They keep cases from left-hand data frame, so pay attention to which you put first.
semi_join()- returns all rows from left-hand data frame (x) where there are matching values in right-hand data frame (y). An inner join will return one row of x for each matching row of y, semi join will never duplicate rows of x.
anti_join()- returns all rows from x where there are not matching values from y. Keeps columns only from x.
This uses semi-join to show airports to show just destination airports.

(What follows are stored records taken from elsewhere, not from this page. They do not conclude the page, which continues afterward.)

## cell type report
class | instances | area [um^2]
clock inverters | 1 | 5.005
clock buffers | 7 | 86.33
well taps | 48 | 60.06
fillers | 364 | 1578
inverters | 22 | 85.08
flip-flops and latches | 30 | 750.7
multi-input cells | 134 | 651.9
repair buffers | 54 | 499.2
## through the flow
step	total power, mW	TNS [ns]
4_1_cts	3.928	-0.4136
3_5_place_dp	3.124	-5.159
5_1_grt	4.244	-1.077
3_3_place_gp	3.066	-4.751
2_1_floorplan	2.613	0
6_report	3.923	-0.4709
--- config.mk ---
export PLATFORM = sky130hd
export DESIGN_NAME = codec_sample_rx
export DESIGN_NICKNAME = d
export VERILOG_FILES = /design/src/rtl/codec_pkg.sv /design/src/rtl/sync_edge.sv /design/src/rtl/codec_sample_rx.sv
export SDC_FILE = /design/constraint.sdc
export NUM_CORES = 1
export LEC_CHECK = 0
export CAP_MARGIN = 40
export CORE_MARGIN = 8
export CORE_UTILIZATION = 50
export CTS_CLUSTER_SIZE = 8
export DETAILED_ROUTE_END_ITERATION = 10
export DONT_BUFFER_PORTS = 1
export PLACE_DENSITY_LB_ADDON = 0.25
export SYNTH_ARGS = -nofsm -noshare
export SYNTH_HDL_FRONTEND = slang
export SYNTH_SLANG_ARGS = --single-unit
--- constraint.sdc ---
create_clock -name clk -period 2.37 [get_ports clk]
set_input_delay 0.5925 -clock clk [delete_from_list [all_inputs] [get_ports clk]]
set_output_delay 0.5925 -clock clk [all_outputs]
set_load 0.02 [all_outputs]
--- src/rtl/codec_pkg.sv ---
// codec_pkg: shared constants and the receiver state type for the codec
// sample path.
package codec_pkg;

   // Default delivered sample width.
   localparam int DATA_W_DEF = 16;

   // Width of the optional discarded-word counter.
   localparam int ERR_CNT_W = 8;

   // Receiver word-framing states.
   typedef enum logic [1:0] {
      IDLE,
      ALIGN,
      SHIFT,
      WAIT_LR
   } rx_state_t;

endpackage

--- src/rtl/sync_edge.sv ---
// sync_edge: multi-flop synchroniser for one asynchronous line, plus
// single-cycle rise/fall pulses taken from the last stage and its delayed copy.
module sync_edge #(
   parameter int SYNC_STAGES = 2
) (
   input  logic clk,
   input  logic rst_n,
   input  logic din,
   output logic dout,
   output logic rise,
   output logic fall
);

   logic [SYNC_STAGES-1:0] sync_q;
   logic                   dly_q;

   // Synchroniser chain and one-cycle delayed copy of its output.
   // NOTE: every flop, including the synchroniser chain, is cleared by the
   // asynchronous reset so edge detection starts from a known level.
   always_ff @(posedge clk or negedge rst_n) begin
      if (!rst_n) begin
         sync_q <= '0;
         dly_q  <= 1'b0;
      end else begin
         // NOTE: non-blocking assignments keep each stage sampling the
         // previous stage's old value, forming a real shift chain.
         sync_q <= {sync_q[SYNC_STAGES-2:0], din};
         dly_q  <= sync_q[SYNC_STAGES-1];
      end
   end

   assign dout = sync_q[SYNC_STAGES-1];
   assign rise = dout & ~dly_q;
   assign fall = ~dout & dly_q;

endmodule

--- src/rtl/codec_sample_rx.sv ---
// codec_sample_rx: I2S stereo receiver. Oversamples BCLK/LRCLK/SDATA on clk,
// assembles MSB-first words into 16-bit left/right samples and emits a
// VALID strobe of VALID_WIDTH cycles per complete left/right frame.
// Optional build macro CODEC_RX_ERR_CNT_EN adds the saturating err_cnt port.
module codec_sample_rx
   import codec_pkg::*;
#(
   parameter int DATA_W      = DATA_W_DEF,
   parameter int VALID_WIDTH = 4,
   parameter int SYNC_STAGES = 2
) (
   input  logic              clk,
   input  logic              rst_n,
   input  logic              BCLK,
   input  logic              LRCLK,
   input  logic              SDATA,
   output logic              VALID,
   output logic [DATA_W-1:0] left_in,
   output logic [DATA_W-1:0] right_in,
   output logic              frame_err
`ifdef CODEC_RX_ERR_CNT_EN
  ,output logic [ERR_CNT_W-1:0] err_cnt
`endif
);

   localparam int CNT_W  = $clog2(DATA_W + 1);
   localparam int VCNT_W = 4;

   // Synchronised lines and edge pulses.
   logic bclk_lvl, bclk_rise, bclk_fall;
   logic lr_lvl, lr_rise, lr_fall, lr_edge;
   logic sdata_s, sd_rise, sd_fall;
   logic unused_sync;

   // Framing state and datapath.
   rx_state_t          state_q, state_d;
   logic               shift_en, cnt_clr, store_word, discard;
   logic [CNT_W-1:0]   bit_cnt;
   logic [DATA_W-1:0]  shreg, l_hold, r_hold;
   logic               left_ok, out_load;
   logic [VCNT_W-1:0]  vcnt;

   sync_edge #(.SYNC_STAGES(SYNC_STAGES)) u_bclk_sync (
      .clk  (clk),
      .rst_n(rst_n),
      .din  (BCLK),
      .dout (bclk_lvl),
      .rise (bclk_rise),
      .fall (bclk_fall)
   );

   sync_edge #(.SYNC_STAGES(SYNC_STAGES)) u_lrclk_sync (
      .clk  (clk),
      .rst_n(rst_n),
      .din  (LRCLK),
      .dout (lr_lvl),
      .rise (lr_rise),
      .fall (lr_fall)
   );

   // SDATA only needs the synchronised level; its pulses go unused.
   sync_edge #(.SYNC_STAGES(SYNC_STAGES)) u_sdata_sync (
      .clk  (clk),
      .rst_n(rst_n),
      .din  (SDATA),
      .dout (sdata_s),
      .rise (sd_rise),
      .fall (sd_fall)
   );

   assign unused_sync = ^{bclk_lvl, bclk_fall, sd_rise, sd_fall};
   assign lr_edge     = lr_rise | lr_fall;

   // Framing state register.
   always_ff @(posedge clk or negedge rst_n) begin
      if (!rst_n) state_q <= IDLE;
      else        state_q <= state_d;
   end

   // Next-state and per-cycle control. An lr_edge always wins over a
   // coincident bclk_rise; that rise is then consumed as the I2S skip bit,
   // so the FSM lands directly in SHIFT.
   always_comb begin
      // NOTE: every output of this block gets a default first so no path
      // leaves a value unassigned and no latch is inferred.
      state_d    = state_q;
      shift_en   = 1'b0;
      cnt_clr    = 1'b0;
      store_word = 1'b0;
      discard    = 1'b0;
      case (state_q)
         IDLE: begin
            if (lr_fall) begin
               cnt_clr = 1'b1;
               state_d = bclk_rise ? SHIFT : ALIGN;
            end
         end
         ALIGN: begin
            if (lr_edge) begin
               // A word boundary before any data bit is an empty word.
               discard = 1'b1;
               cnt_clr = 1'b1;
               state_d = bclk_rise ? SHIFT : ALIGN;
            end else if (bclk_rise) begin
               cnt_clr = 1'b1;
               state_d = SHIFT;
            end
         end
         SHIFT: begin
            if (lr_edge) begin
               discard = 1'b1;
               cnt_clr = 1'b1;
               state_d = bclk_rise ? SHIFT : ALIGN;
            end else if (bclk_rise) begin
               shift_en = 1'b1;
               if (bit_cnt == CNT_W'(DATA_W - 1)) state_d = WAIT_LR;
            end
         end
         WAIT_LR: begin
            if (lr_edge) begin
               store_word = 1'b1;
               cnt_clr    = 1'b1;
               state_d    = bclk_rise ? SHIFT : ALIGN;
            end
         end
      endcase
   end

   // Word assembly, left/right hold registers and frame bookkeeping.
   // On a stored word the new LRCLK level is the opposite of the finished
   // word's: a rising edge closes a left word, a falling edge a right word.
   always_ff @(posedge clk or negedge rst_n) begin
      if (!rst_n) begin
         bit_cnt   <= '0;
         shreg     <= '0;
         l_hold    <= '0;
         r_hold    <= '0;
         left_ok   <= 1'b0;
         out_load  <= 1'b0;
         frame_err <= 1'b0;
      end else begin
         if (cnt_clr)       bit_cnt <= '0;
         else if (shift_en) bit_cnt <= bit_cnt + 1'b1;

         if (shift_en) shreg <= {shreg[DATA_W-2:0], sdata_s};

         if (store_word &&  lr_lvl) l_hold <= shreg;
         if (store_word && !lr_lvl) r_hold <= shreg;

         // A frame is publishable only if its left word arrived intact.
         if (discard)         left_ok <= 1'b0;
         else if (store_word) left_ok <= lr_lvl;

         out_load  <= store_word & ~lr_lvl & left_ok;
         frame_err <= discard;
      end
   end

   // Output samples and VALID pulse stretcher; a new frame restarts it.
   always_ff @(posedge clk or negedge rst_n) begin
      if (!rst_n) begin
         VALID    <= 1'b0;
         vcnt     <= '0;
         left_in  <= '0;
         right_in <= '0;
      end else if (out_load) begin
         VALID    <= 1'b1;
         vcnt     <= VCNT_W'(VALID_WIDTH - 1);
         left_in  <= l_hold;
         right_in <= r_hold;
      end else if (VALID) begin
         if (vcnt == '0) VALID <= 1'b0;
         else            vcnt  <= vcnt - 1'b1;
      end
   end

`ifdef CODEC_RX_ERR_CNT_EN
   // Saturating count of discarded words, steps with each frame_err pulse.
   always_ff @(posedge clk or negedge rst_n) begin
      if (!rst_n)                       err_cnt <= '0;
      else if (discard && err_cnt != '1) err_cnt <= err_cnt + 1'b1;
   end
`else
   // Without the counter, frame_err is the only discard indication.
`endif

endmodule
[src/rtl/weight_stream_loader.sv]
// rtl/weight_stream_loader.sv - BRAM-to-stream weight fetcher with credit-gated prefetch FIFO and lane packer
// Optional checksum output enabled by defining WSL_CHECKSUM_EN.
module weight_stream_loader #(
    parameter int W          = 8,
    parameter int LANES      = 4,
    parameter int ADDR_WIDTH = 15,
    parameter int CNT_WIDTH  = 16,
    parameter int RD_LAT     = 2,
    parameter int FIFO_DEPTH = 8
) (
    input  logic                  clk,
    input  logic                  rst_n,
    input  logic                  start,
    input  logic [ADDR_WIDTH-1:0] base_addr,
    input  logic [CNT_WIDTH-1:0]  num_weights,
    output logic                  busy,
    output logic                  done,
    output logic                  bram_en,
    output logic [ADDR_WIDTH-1:0] bram_addr,
    input  logic [W-1:0]          bram_dout,
    output logic                  m_valid,
    input  logic                  m_ready,
    output logic [LANES*W-1:0]    m_data,
    output logic                  m_last
`ifdef WSL_CHECKSUM_EN
    ,
    output logic [15:0]           checksum
`endif
);
    localparam int CW  = CNT_WIDTH + 1;
    localparam int PW  = $clog2(FIFO_DEPTH);
    localparam int FCW = PW + 1;
    localparam int LW  = (LANES > 1) ? $clog2(LANES) : 1;

    typedef enum logic [1:0] {S_IDLE, S_FETCH, S_DRAIN, S_DONE} state_t;

    state_t                state_q, state_d;
    logic [ADDR_WIDTH-1:0] base_q, base_d;
    logic [CW-1:0]         num_q, num_d, issued_q, issued_d, popped_q, popped_d;
    logic [RD_LAT-1:0]     rd_vld_q, rd_vld_d;
    logic [FCW-1:0]        infl_q, infl_d, fcnt_q, fcnt_d;
    logic [PW-1:0]         wptr_q, wptr_d, rptr_q, rptr_d;
    logic [W-1:0]          mem_q [FIFO_DEPTH];
    logic [W-1:0]          mem_d [FIFO_DEPTH];
    logic [LANES*W-1:0]    acc_q, acc_d, out_q, out_d, beat;
    logic [LW-1:0]         lane_q, lane_d;
    logic                  full_q, full_d, alast_q, alast_d;
    logic                  mv_q, mv_d, ml_q, ml_d;
    logic                  issue, push, pop, out_free, fin, complete;
`ifdef WSL_CHECKSUM_EN
    logic [15:0]           csum_q, csum_d;
`endif

    // A read may only issue if its word is guaranteed a FIFO slot on return
    assign issue    = (state_q == S_FETCH) && (issued_q < num_q)
                      && ((int'(fcnt_q) + int'(infl_q)) < FIFO_DEPTH);
    assign push     = rd_vld_q[RD_LAT-1];
    assign pop      = (fcnt_q != '0) && !full_q;
    assign out_free = !mv_q || m_ready;

    always_comb begin
        state_d  = state_q;
        base_d   = base_q;
        num_d    = num_q;
        issued_d = issued_q;
        popped_d = popped_q;
        rd_vld_d = '0;
        mem_d    = mem_q;
        wptr_d   = wptr_q;
        rptr_d   = rptr_q;
        acc_d    = acc_q;
        lane_d   = lane_q;
        full_d   = full_q;
        alast_d  = alast_q;
        mv_d     = mv_q && !m_ready;
        out_d    = out_q;
        ml_d     = ml_q;
        beat     = acc_q;
        fin      = 1'b0;
        complete = 1'b0;
`ifdef WSL_CHECKSUM_EN
        csum_d   = csum_q;
`endif

        case (state_q)
            S_IDLE: begin
                if (start) begin
                    base_d   = base_addr;
                    num_d    = CW'(num_weights);
                    issued_d = '0;
                    popped_d = '0;
`ifdef WSL_CHECKSUM_EN
                    csum_d   = '0;
`endif
                    state_d  = (num_weights == '0) ? S_DONE : S_FETCH;
                end
            end
            S_FETCH: if (issue && (issued_q + CW'(1) == num_q)) state_d = S_DRAIN;
            S_DRAIN: if (mv_q && m_ready && ml_q) state_d = S_DONE;
            default: state_d = S_IDLE;
        endcase

        if (issue) issued_d = issued_q + CW'(1);
        rd_vld_d[0] = issue;
        for (int i = 1; i < RD_LAT; i++) rd_vld_d[i] = rd_vld_q[i-1];
        infl_d = infl_q + FCW'(issue) - FCW'(push);
        fcnt_d = fcnt_q + FCW'(push) - FCW'(pop);

        if (push) begin
            mem_d[wptr_q] = bram_dout;
            wptr_d        = wptr_q + PW'(1);
        end

        // A completed beat parked in acc_q moves out first; popping resumes once it has left
        if (full_q && out_free) begin
            mv_d   = 1'b1;
            out_d  = acc_q;
            ml_d   = alast_q;
            full_d = 1'b0;
            acc_d  = '0;
            lane_d = '0;
        end

        if (pop) begin
            rptr_d = rptr_q + PW'(1);
            popped_d = popped_q + CW'(1);
            beat[lane_q*W +: W] = mem_q[rptr_q];
            fin      = (popped_q + CW'(1) == num_q);
            complete = fin || (int'(lane_q) == LANES - 1);
`ifdef WSL_CHECKSUM_EN
            csum_d   = csum_q + 16'(mem_q[rptr_q]);
`endif
            if (!complete) begin
                acc_d  = beat;
                lane_d = lane_q + LW'(1);
            end else if (out_free) begin
                mv_d   = 1'b1;
                out_d  = beat;
                ml_d   = fin;
                acc_d  = '0;
                lane_d = '0;
            end else begin
                acc_d   = beat;
                full_d  = 1'b1;
                alast_d = fin;
                lane_d  = '0;
            end
        end
    end

    always_ff @(posedge clk or negedge rst_n) begin
        if (!rst_n) begin
            state_q  <= S_IDLE;
            base_q   <= '0;
            num_q    <= '0;
            issued_q <= '0;
            popped_q <= '0;
            rd_vld_q <= '0;
            infl_q   <= '0;
            fcnt_q   <= '0;
            wptr_q   <= '0;
            rptr_q   <= '0;
            mem_q    <= '{default: '0};
            acc_q    <= '0;
            lane_q   <= '0;
            full_q   <= 1'b0;
            alast_q  <= 1'b0;
            mv_q     <= 1'b0;
            out_q    <= '0;
            ml_q     <= 1'b0;
`ifdef WSL_CHECKSUM_EN
            csum_q   <= '0;
`endif
        end else begin
            state_q  <= state_d;
            base_q   <= base_d;
            num_q    <= num_d;
            issued_q <= issued_d;
            popped_q <= popped_d;
            rd_vld_q <= rd_vld_d;
            infl_q   <= infl_d;
            fcnt_q   <= fcnt_d;
            wptr_q   <= wptr_d;
            rptr_q   <= rptr_d;
            mem_q    <= mem_d;
            acc_q    <= acc_d;
            lane_q   <= lane_d;
            full_q   <= full_d;
            alast_q  <= alast_d;
            mv_q     <= mv_d;
            out_q    <= out_d;
            ml_q     <= ml_d;
`ifdef WSL_CHECKSUM_EN
            csum_q   <= csum_d;
`endif
        end
    end

    assign busy      = (state_q == S_FETCH) || (state_q == S_DRAIN);
    assign done      = (state_q == S_DONE);
    assign bram_en   = issue;
    assign bram_addr = issue ? (base_q + ADDR_WIDTH'(issued_q)) : '0;
    assign m_valid   = mv_q;
    assign m_data    = out_q;
    assign m_last    = ml_q;
`ifdef WSL_CHECKSUM_EN
    assign checksum  = csum_q;
`endif
endmodule
==> config.mk <==
export PLATFORM = sky130hd
export DESIGN_NAME = nibble_serial_adder_flat
export DESIGN_NICKNAME = d
export VERILOG_FILES = /design/src/rtl/nibble_add_pkg.sv /design/src/rtl/nibble_serial_adder_if.sv /design/src/rtl/nibble_add.sv /design/src/rtl/nibble_serial_adder.sv /design/src/flat_wrapper.sv
export SDC_FILE = /design/constraint.sdc
export NUM_CORES = 1
export LEC_CHECK = 0
export CORE_ASPECT_RATIO = 0.5
export CORE_MARGIN = 2
export CORE_UTILIZATION = 25
export DETAILED_ROUTE_END_ITERATION = 8
export GPL_TIMING_DRIVEN = 0
export PLACE_DENSITY_LB_ADDON = 0.08
export SKIP_LAST_GASP = 1
export SLEW_MARGIN = 20
export SYNTH_ARGS = -nofsm -noshare
export SYNTH_HDL_FRONTEND = slang
export SYNTH_SLANG_ARGS = --single-unit
==> constraint.sdc <==
create_clock -name clk -period 2.7 [get_ports clk]
set_input_delay 0.54 -clock clk [delete_from_list [all_inputs] [get_ports clk]]
set_output_delay 0.54 -clock clk [all_outputs]
set_load 0.01 [all_outputs]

anti_join(planes, flights)
Joining with `by = join_by(tailnum, year)`
# A tibble: 3,230 × 9
tailnum year type manufacturer model engines seats speed engine
<chr> <int> <chr> <chr> <chr> <int> <int> <int> <chr>
1 N10156 2004 Fixed wing multi… EMBRAER EMB-… 2 55 NA Turbo…
2 N102UW 1998 Fixed wing multi… AIRBUS INDU… A320… 2 182 NA Turbo…
3 N103US 1999 Fixed wing multi… AIRBUS INDU… A320… 2 182 NA Turbo…
4 N104UW 1999 Fixed wing multi… AIRBUS INDU… A320… 2 182 NA Turbo…
5 N10575 2002 Fixed wing multi… EMBRAER EMB-… 2 55 NA Turbo…
6 N105UW 1999 Fixed wing multi… AIRBUS INDU… A320… 2 182 NA Turbo…
7 N107US 1999 Fixed wing multi… AIRBUS INDU… A320… 2 182 NA Turbo…
8 N108UW 1999 Fixed wing multi… AIRBUS INDU… A320… 2 182 NA Turbo…
9 N109UW 1999 Fixed wing multi… AIRBUS INDU… A320… 2 182 NA Turbo…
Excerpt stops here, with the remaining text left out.